Objectives: To evaluate short-term outcome of laparoscopic sleeve gastrectomy (LSG) in terms of changes of body weight (BW), insulin resistance (IR) and plasma ghrelin levels in non-diabetic obese patients.
Patients & Methods: The study included 33 patients with body mass index (BMI)≥30 kg/m2, normo-glycemia and no associated co-morbidities. All patients underwent determination of BW and BMI and estimation of fasting blood glucose (FBG), plasma insulin (FPI) and plasma ghrelin level and calculation of Homeostasis Model Assessment of Insulin Resistance (HOMA-IR) preoperatively and at 3 and 6 postoperative (PO) months. All patients underwent LSG and collected surgical data included operative time, time till 1st oral intake, duration of PO hospital stay and frequency and type of complications.

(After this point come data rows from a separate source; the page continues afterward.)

File: src/hdl/nwsp_div.sv
// Restoring divider: one quotient bit per cycle.
module nwsp_div #(
  parameter int unsigned NW = 40,
  parameter int unsigned DW = 40
) (
  input  logic          clk,
  input  logic          rst_n,
  input  logic          start,
  input  logic [NW-1:0] num,
  input  logic [DW-1:0] den,
  output logic          done,
  output logic [NW-1:0] quo
);
  localparam int unsigned CW = $clog2(NW + 1);

  logic [NW-1:0] q_r, q_nxt;
  logic [DW:0]   rem_r, rem_nxt;
  logic [DW-1:0] den_r, den_nxt;
  logic [CW-1:0] cnt_r, cnt_nxt;
  logic          busy_r, busy_nxt;
  logic          done_r, done_nxt;
  logic [DW:0]   trial;

  always_comb begin
    q_nxt = q_r; rem_nxt = rem_r; den_nxt = den_r;
    cnt_nxt = cnt_r; busy_nxt = busy_r; done_nxt = 1'b0;
    trial = {rem_r[DW-1:0], q_r[NW-1]};
    if (start) begin
      q_nxt = num; rem_nxt = '0; den_nxt = den;
      cnt_nxt = CW'(NW); busy_nxt = 1'b1;
    end else if (busy_r) begin
      if (trial >= {1'b0, den_r}) begin
        rem_nxt = trial - {1'b0, den_r};
        q_nxt = {q_r[NW-2:0], 1'b1};
      end else begin
        rem_nxt = trial;
        q_nxt = {q_r[NW-2:0], 1'b0};
      end
      cnt_nxt = cnt_r - 1'b1;
      if (cnt_r == CW'(1)) begin
        busy_nxt = 1'b0;
        done_nxt = 1'b1;
      end
    end
  end

  always_ff @(posedge clk) begin
    if (!rst_n) begin
      busy_r <= 1'b0;
      done_r <= 1'b0;
      cnt_r  <= '0;
    end else begin
      busy_r <= busy_nxt;
      done_r <= done_nxt;
      cnt_r  <= cnt_nxt;
    end
    q_r   <= q_nxt;
    rem_r <= rem_nxt;
    den_r <= den_nxt;
  end

  assign done = done_r;
  assign quo  = q_r;
endmodule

Results: All surgeries passed smoothly without intraoperative complications or conversion to open procedure within a mean operative time of 150.8±25 minutes. Mean duration till 1st oral intake and PO hospital stay was 2.6±0.5 and 5.1±1.5 days, respectively. All patients showed progressive BW loss with significantly lower weight at 3- and 6-m PO compared to preoperative BW. Percentage of excess weight loss (%EWL) at 6-m PO was significantly higher compared to 3-m PO %EWL. All patients showed steady progressive significant decrease of their FBG, FPI and plasma ghrelin levels with significant reduction of HOMA-IR index. Percentage of EWL showed a positive significant correlation with the percentage of decrease of HOMA-IR at 3-m PO, and with the percentage of decrease of plasma ghrelin level at 6-m PO.

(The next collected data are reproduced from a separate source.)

File: config.mk
export PLATFORM = sky130hd
export DESIGN_NAME = decimal_string_to_mbf_float_top_flat
export DESIGN_NICKNAME = d
export VERILOG_FILES = /design/src/rtl/dsmbf_pkg.sv /design/src/rtl/dsmbf_chan_if.sv /design/src/rtl/decimal_string_to_mbf_float_top.sv /design/src/flat_wrapper.sv
export SDC_FILE = /design/constraint.sdc
export NUM_CORES = 1
export LEC_CHECK = 0
export ABC_AREA = 1
export ABC_CLOCK_PERIOD_IN_PS = 9500
export BUFFER_PORTS_ARGS = -buffer_cell sky130_fd_sc_hd__buf_2
export CORE_ASPECT_RATIO = 1.1
export CORE_MARGIN = 2
export CORE_UTILIZATION = 35
export CTS_CLUSTER_DIAMETER = 40
export DETAILED_ROUTE_END_ITERATION = 12
export HOLD_SLACK_MARGIN = 0.06
export PLACE_DENSITY = 0.61
export SYNTH_ARGS = -nofsm -noshare
export SYNTH_HDL_FRONTEND = slang
export SYNTH_SLANG_ARGS = --single-unit
File: constraint.sdc
create_clock -name i_clk -period 9.5 [get_ports i_clk]
set_input_delay 1.9 -clock i_clk [delete_from_list [all_inputs] [get_ports i_clk]]
set_output_delay 1.9 -clock i_clk [all_outputs]
set_load 0.01 [all_outputs]
File: src/rtl/dsmbf_pkg.sv
// Package for the decimal string to MBF float block.
// Status codes, field widths and fixed constants; no dependencies.
`default_nettype none

package dsmbf_pkg;

    localparam int CHAR_W = 8;
    localparam int ACC_W  = 32;
    localparam int EXP_W  = 8;
    localparam int CNT_W  = 6;

    localparam logic [ACC_W-1:0] DIGIT_LIMIT_RESET = 32'd429496729;
    localparam logic [EXP_W-1:0] EXP_BIAS          = 8'h80;
    localparam logic [ACC_W-1:0] MANT_MASK         = 32'h7FFF_FFFF;

    localparam logic [CHAR_W-1:0] CH_ZERO  = 8'h30;
    localparam logic [CHAR_W-1:0] CH_NINE  = 8'h39;
    localparam logic [CHAR_W-1:0] CH_MINUS = 8'h2D;
    localparam logic [CHAR_W-1:0] CH_PLUS  = 8'h2B;
    localparam logic [CHAR_W-1:0] CH_POINT = 8'h2E;
    localparam logic [CHAR_W-1:0] CH_E_LO  = 8'h65;
    localparam logic [CHAR_W-1:0] CH_E_UP  = 8'h45;

    typedef enum logic [1:0] {
        ST_OK   = 2'd0,
        ST_SCI  = 2'd1,
        ST_OVF  = 2'd2,
        ST_FRAC = 2'd3
    } t_status;

endpackage

`default_nettype wire

File: src/rtl/dsmbf_chan_if.sv
// Valid/ready channel interfaces: character items in, MBF items out.
// Depends on dsmbf_pkg for field widths.
`default_nettype none

interface dsmbf_char_if import dsmbf_pkg::*; ();
    logic              valid;
    logic              ready;
    logic [CHAR_W-1:0] character;
    logic              last_char;

    modport source (output valid, output character, output last_char, input ready);
    modport sink   (input valid, input character, input last_char, output ready);
endinterface

interface dsmbf_mbf_if import dsmbf_pkg::*; ();
    logic             valid;
    logic             ready;
    logic [EXP_W-1:0] mbf_exponent;
    logic [ACC_W-1:0] packed_mantissa;
    logic [1:0]       status;

    modport source (output valid, output mbf_exponent, output packed_mantissa,
                    output status, input ready);
    modport sink   (input valid, input mbf_exponent, input packed_mantissa,
                    input status, output ready);
endinterface

`default_nettype wire

File: src/rtl/decimal_string_to_mbf_float_top.sv
// Decimal string to 40-bit MBF float converter, top level.
// Depends on dsmbf_pkg and the channel interfaces in dsmbf_chan_if.sv.
// Usage:
//   i_char_ch carries one ASCII character per item; last_char marks the end
//   of a string. o_mbf_ch carries one MBF result per string: exponent byte,
//   packed mantissa (sign in bit 31) and status.
//   i_cfg_we / i_cfg_data write the digit limit; write only while idle.
// Timing:
//   One character is accepted per cycle while i_char_ch.ready is high. The
//   string state updates at the accept edge; a final character is captured
//   into a holding register, normalized (leading-one search and shift) from
//   there and moved into the output register once that is free. Throughput
//   is one item per cycle while o_mbf_ch.ready stays high.
// Reset:
//   i_rst_n is synchronous, active low. It clears the string state, the
//   holding and output valid flags and restores the digit limit default.
// Stall:
//   When o_mbf_ch.ready is low the output holds. Characters keep flowing
//   until a second finished string fills the holding register; only then
//   does i_char_ch.ready drop.
`default_nettype none

module decimal_string_to_mbf_float_top import dsmbf_pkg::*; (
    input  wire logic             i_clk,
    input  wire logic             i_rst_n,
    input  wire logic             i_cfg_we,
    input  wire logic [ACC_W-1:0] i_cfg_data,
    dsmbf_char_if.sink            i_char_ch,
    dsmbf_mbf_if.source           o_mbf_ch
);

    // string state
    logic [ACC_W-1:0] r_limit;
    logic [ACC_W-1:0] r_acc,   n_acc;
    logic             r_neg,   n_neg;
    logic             r_stop,  n_stop;
    logic             r_point, n_point;
    logic             r_exp,   n_exp;
    logic             r_ovf,   n_ovf;
    logic             r_first;

    // holding register for a finished string
    logic             r_snap_valid;
    logic [ACC_W-1:0] r_snap_acc;
    logic             r_snap_neg;
    logic             r_snap_point;
    logic             r_snap_exp;
    logic             r_snap_ovf;

    // output register
    logic             r_out_valid;
    logic [EXP_W-1:0] r_out_exp;
    logic [ACC_W-1:0] r_out_mant;
    t_status          r_out_status;

    logic             w_accept;
    logic             w_snap_move;
    logic [CHAR_W-1:0] w_ch;
    logic             w_is_digit;
    logic             w_is_sign;
    logic             w_proceed;
    logic [ACC_W+3:0] w_prod;
    logic             w_ovf_hit;

    logic [CNT_W-1:0] w_bits;
    logic [CNT_W-1:0] w_shamt;
    logic [ACC_W-1:0] w_norm;
    t_status          w_status;
    logic [EXP_W-1:0] w_exp;
    logic [ACC_W-1:0] w_mant;

    assign w_snap_move     = r_snap_valid && (!r_out_valid || o_mbf_ch.ready);
    assign i_char_ch.ready = !r_snap_valid || w_snap_move;
    assign w_accept        = i_char_ch.valid && i_char_ch.ready;

    assign w_ch       = i_char_ch.character;
    assign w_is_digit = (w_ch >= CH_ZERO) && (w_ch <= CH_NINE);
    assign w_is_sign  = r_first && ((w_ch == CH_MINUS) || (w_ch == CH_PLUS));
    assign w_proceed  = !w_is_sign && !r_stop && !r_ovf;
    // acc * 10 + digit as two shifted adds
    assign w_prod     = {1'b0, r_acc, 3'b000} + {3'b000, r_acc, 1'b0}
                      + {{(ACC_W){1'b0}}, w_ch[3:0]};
    assign w_ovf_hit  = (r_acc >= r_limit) || (w_prod[ACC_W+3:ACC_W] != 4'd0);

    always_comb begin
        n_acc   = r_acc;
        n_neg   = r_neg;
        n_stop  = r_stop;
        n_point = r_point;
        n_exp   = r_exp || (w_ch == CH_E_LO) || (w_ch == CH_E_UP);
        n_ovf   = r_ovf;
        if (w_is_sign) begin
            n_neg = (w_ch == CH_MINUS);
        end else if (w_proceed) begin
            if (w_is_digit) begin
                if (w_ovf_hit) begin
                    n_ovf = 1'b1;
                end else begin
                    n_acc = w_prod[ACC_W-1:0];
                end
            end else begin
                n_stop = 1'b1;
                if (w_ch == CH_POINT) begin
                    n_point = 1'b1;
                end
            end
        end
    end

    always_ff @(posedge i_clk) begin
        if (!i_rst_n) begin
            r_limit <= DIGIT_LIMIT_RESET;
        end else if (i_cfg_we) begin
            r_limit <= i_cfg_data;
        end
    end

    always_ff @(posedge i_clk) begin
        if (!i_rst_n) begin
            r_acc   <= '0;
            r_neg   <= 1'b0;
            r_stop  <= 1'b0;
            r_point <= 1'b0;
            r_exp   <= 1'b0;
            r_ovf   <= 1'b0;
            r_first <= 1'b1;
        end else if (w_accept) begin
            if (i_char_ch.last_char) begin
                r_acc   <= '0;
                r_neg   <= 1'b0;
                r_stop  <= 1'b0;
                r_point <= 1'b0;
                r_exp   <= 1'b0;
                r_ovf   <= 1'b0;
                r_first <= 1'b1;
            end else begin
                r_acc   <= n_acc;
                r_neg   <= n_neg;
                r_stop  <= n_stop;
                r_point <= n_point;
                r_exp   <= n_exp;
                r_ovf   <= n_ovf;
                r_first <= 1'b0;
            end
        end
    end

    always_ff @(posedge i_clk) begin
        if (!i_rst_n) begin
            r_snap_valid <= 1'b0;
        end else if (w_accept && i_char_ch.last_char) begin
            r_snap_valid <= 1'b1;
        end else if (w_snap_move) begin
            r_snap_valid <= 1'b0;
        end
    end

    always_ff @(posedge i_clk) begin
        if (w_accept && i_char_ch.last_char) begin
            r_snap_acc   <= n_acc;
            r_snap_neg   <= n_neg;
            r_snap_point <= n_point;
            r_snap_exp   <= n_exp;
            r_snap_ovf   <= n_ovf;
        end
    end

    // significant bit count: position of leading one plus one
    always_comb begin
        w_bits = '0;
        for (int i = 0; i < ACC_W; i++) begin
            if (r_snap_acc[i]) begin
                w_bits = CNT_W'(i + 1);
            end
        end
    end

    assign w_shamt = CNT_W'(ACC_W) - w_bits;
    assign w_norm  = r_snap_acc << w_shamt[CNT_W-2:0];

    always_comb begin
        w_status = ST_OK;
        w_exp    = '0;
        w_mant   = '0;
        if (r_snap_exp) begin
            w_status = ST_SCI;
        end else if (r_snap_ovf) begin
            w_status = ST_OVF;
        end else if (r_snap_point && (r_snap_acc == '0)) begin
            w_status = ST_FRAC;
        end else if (r_snap_acc != '0) begin
            w_exp  = EXP_BIAS + {{(EXP_W-CNT_W){1'b0}}, w_bits};
            w_mant = (w_norm & MANT_MASK) | {r_snap_neg, {(ACC_W-1){1'b0}}};
        end
    end

    always_ff @(posedge i_clk) begin
        if (!i_rst_n) begin
            r_out_valid <= 1'b0;
        end else if (w_snap_move) begin
            r_out_valid <= 1'b1;
        end else if (o_mbf_ch.ready) begin
            r_out_valid <= 1'b0;
        end
    end

    always_ff @(posedge i_clk) begin
        if (w_snap_move) begin
            r_out_exp    <= w_exp;
            r_out_mant   <= w_mant;
            r_out_status <= w_status;
        end
    end

    assign o_mbf_ch.valid           = r_out_valid;
    assign o_mbf_ch.mbf_exponent    = r_out_exp;
    assign o_mbf_ch.packed_mantissa = r_out_mant;
    assign o_mbf_ch.status          = r_out_status;

endmodule

`default_nettype wire

File: src/flat_wrapper.sv
// flat-port wrapper written by rule: the top's interface ports become plain ports
module decimal_string_to_mbf_float_top_flat import dsmbf_pkg::*;
  (i_clk, i_rst_n, i_cfg_we, i_cfg_data, i_char_ch_valid, i_char_ch_character, i_char_ch_last_char, i_char_ch_ready, o_mbf_ch_valid, o_mbf_ch_mbf_exponent, o_mbf_ch_packed_mantissa, o_mbf_ch_status, o_mbf_ch_ready);
  dsmbf_char_if i_char_ch_i ();
  dsmbf_mbf_if o_mbf_ch_i ();
  input  wire logic i_clk;
  input  wire logic i_rst_n;
  input  wire logic i_cfg_we;
  input  wire logic [ACC_W-1:0] i_cfg_data;
  input wire logic [$bits(i_char_ch_i.valid)-1:0] i_char_ch_valid;
  input wire logic [$bits(i_char_ch_i.character)-1:0] i_char_ch_character;
  input wire logic [$bits(i_char_ch_i.last_char)-1:0] i_char_ch_last_char;
  output wire logic [$bits(i_char_ch_i.ready)-1:0] i_char_ch_ready;
  output wire logic [$bits(o_mbf_ch_i.valid)-1:0] o_mbf_ch_valid;
  output wire logic [$bits(o_mbf_ch_i.mbf_exponent)-1:0] o_mbf_ch_mbf_exponent;
  output wire logic [$bits(o_mbf_ch_i.packed_mantissa)-1:0] o_mbf_ch_packed_mantissa;
  output wire logic [$bits(o_mbf_ch_i.status)-1:0] o_mbf_ch_status;
  input wire logic [$bits(o_mbf_ch_i.ready)-1:0] o_mbf_ch_ready;
  assign i_char_ch_i.valid = i_char_ch_valid;
  assign i_char_ch_i.character = i_char_ch_character;
  assign i_char_ch_i.last_char = i_char_ch_last_char;
  assign i_char_ch_ready = i_char_ch_i.ready;
  assign o_mbf_ch_valid = o_mbf_ch_i.valid;
  assign o_mbf_ch_mbf_exponent = o_mbf_ch_i.mbf_exponent;
  assign o_mbf_ch_packed_mantissa = o_mbf_ch_i.packed_mantissa;
  assign o_mbf_ch_status = o_mbf_ch_i.status;
  assign o_mbf_ch_i.ready = o_mbf_ch_ready;
  decimal_string_to_mbf_float_top u_core (.i_clk(i_clk), .i_rst_n(i_rst_n), .i_cfg_we(i_cfg_we), .i_cfg_data(i_cfg_data), .i_char_ch(i_char_ch_i), .o_mbf_ch(o_mbf_ch_i));
endmodule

Conclusion: LSG is feasible and easy to perform with acceptable surgical outcome. LSG induced progressive significant EWL through a combination of improved insulin sensitivity and utilization of glucose during the early PO phase and reduction of plasma ghrelin concentration with subsequent appetite suppression and decreased food intake during the late PO phase.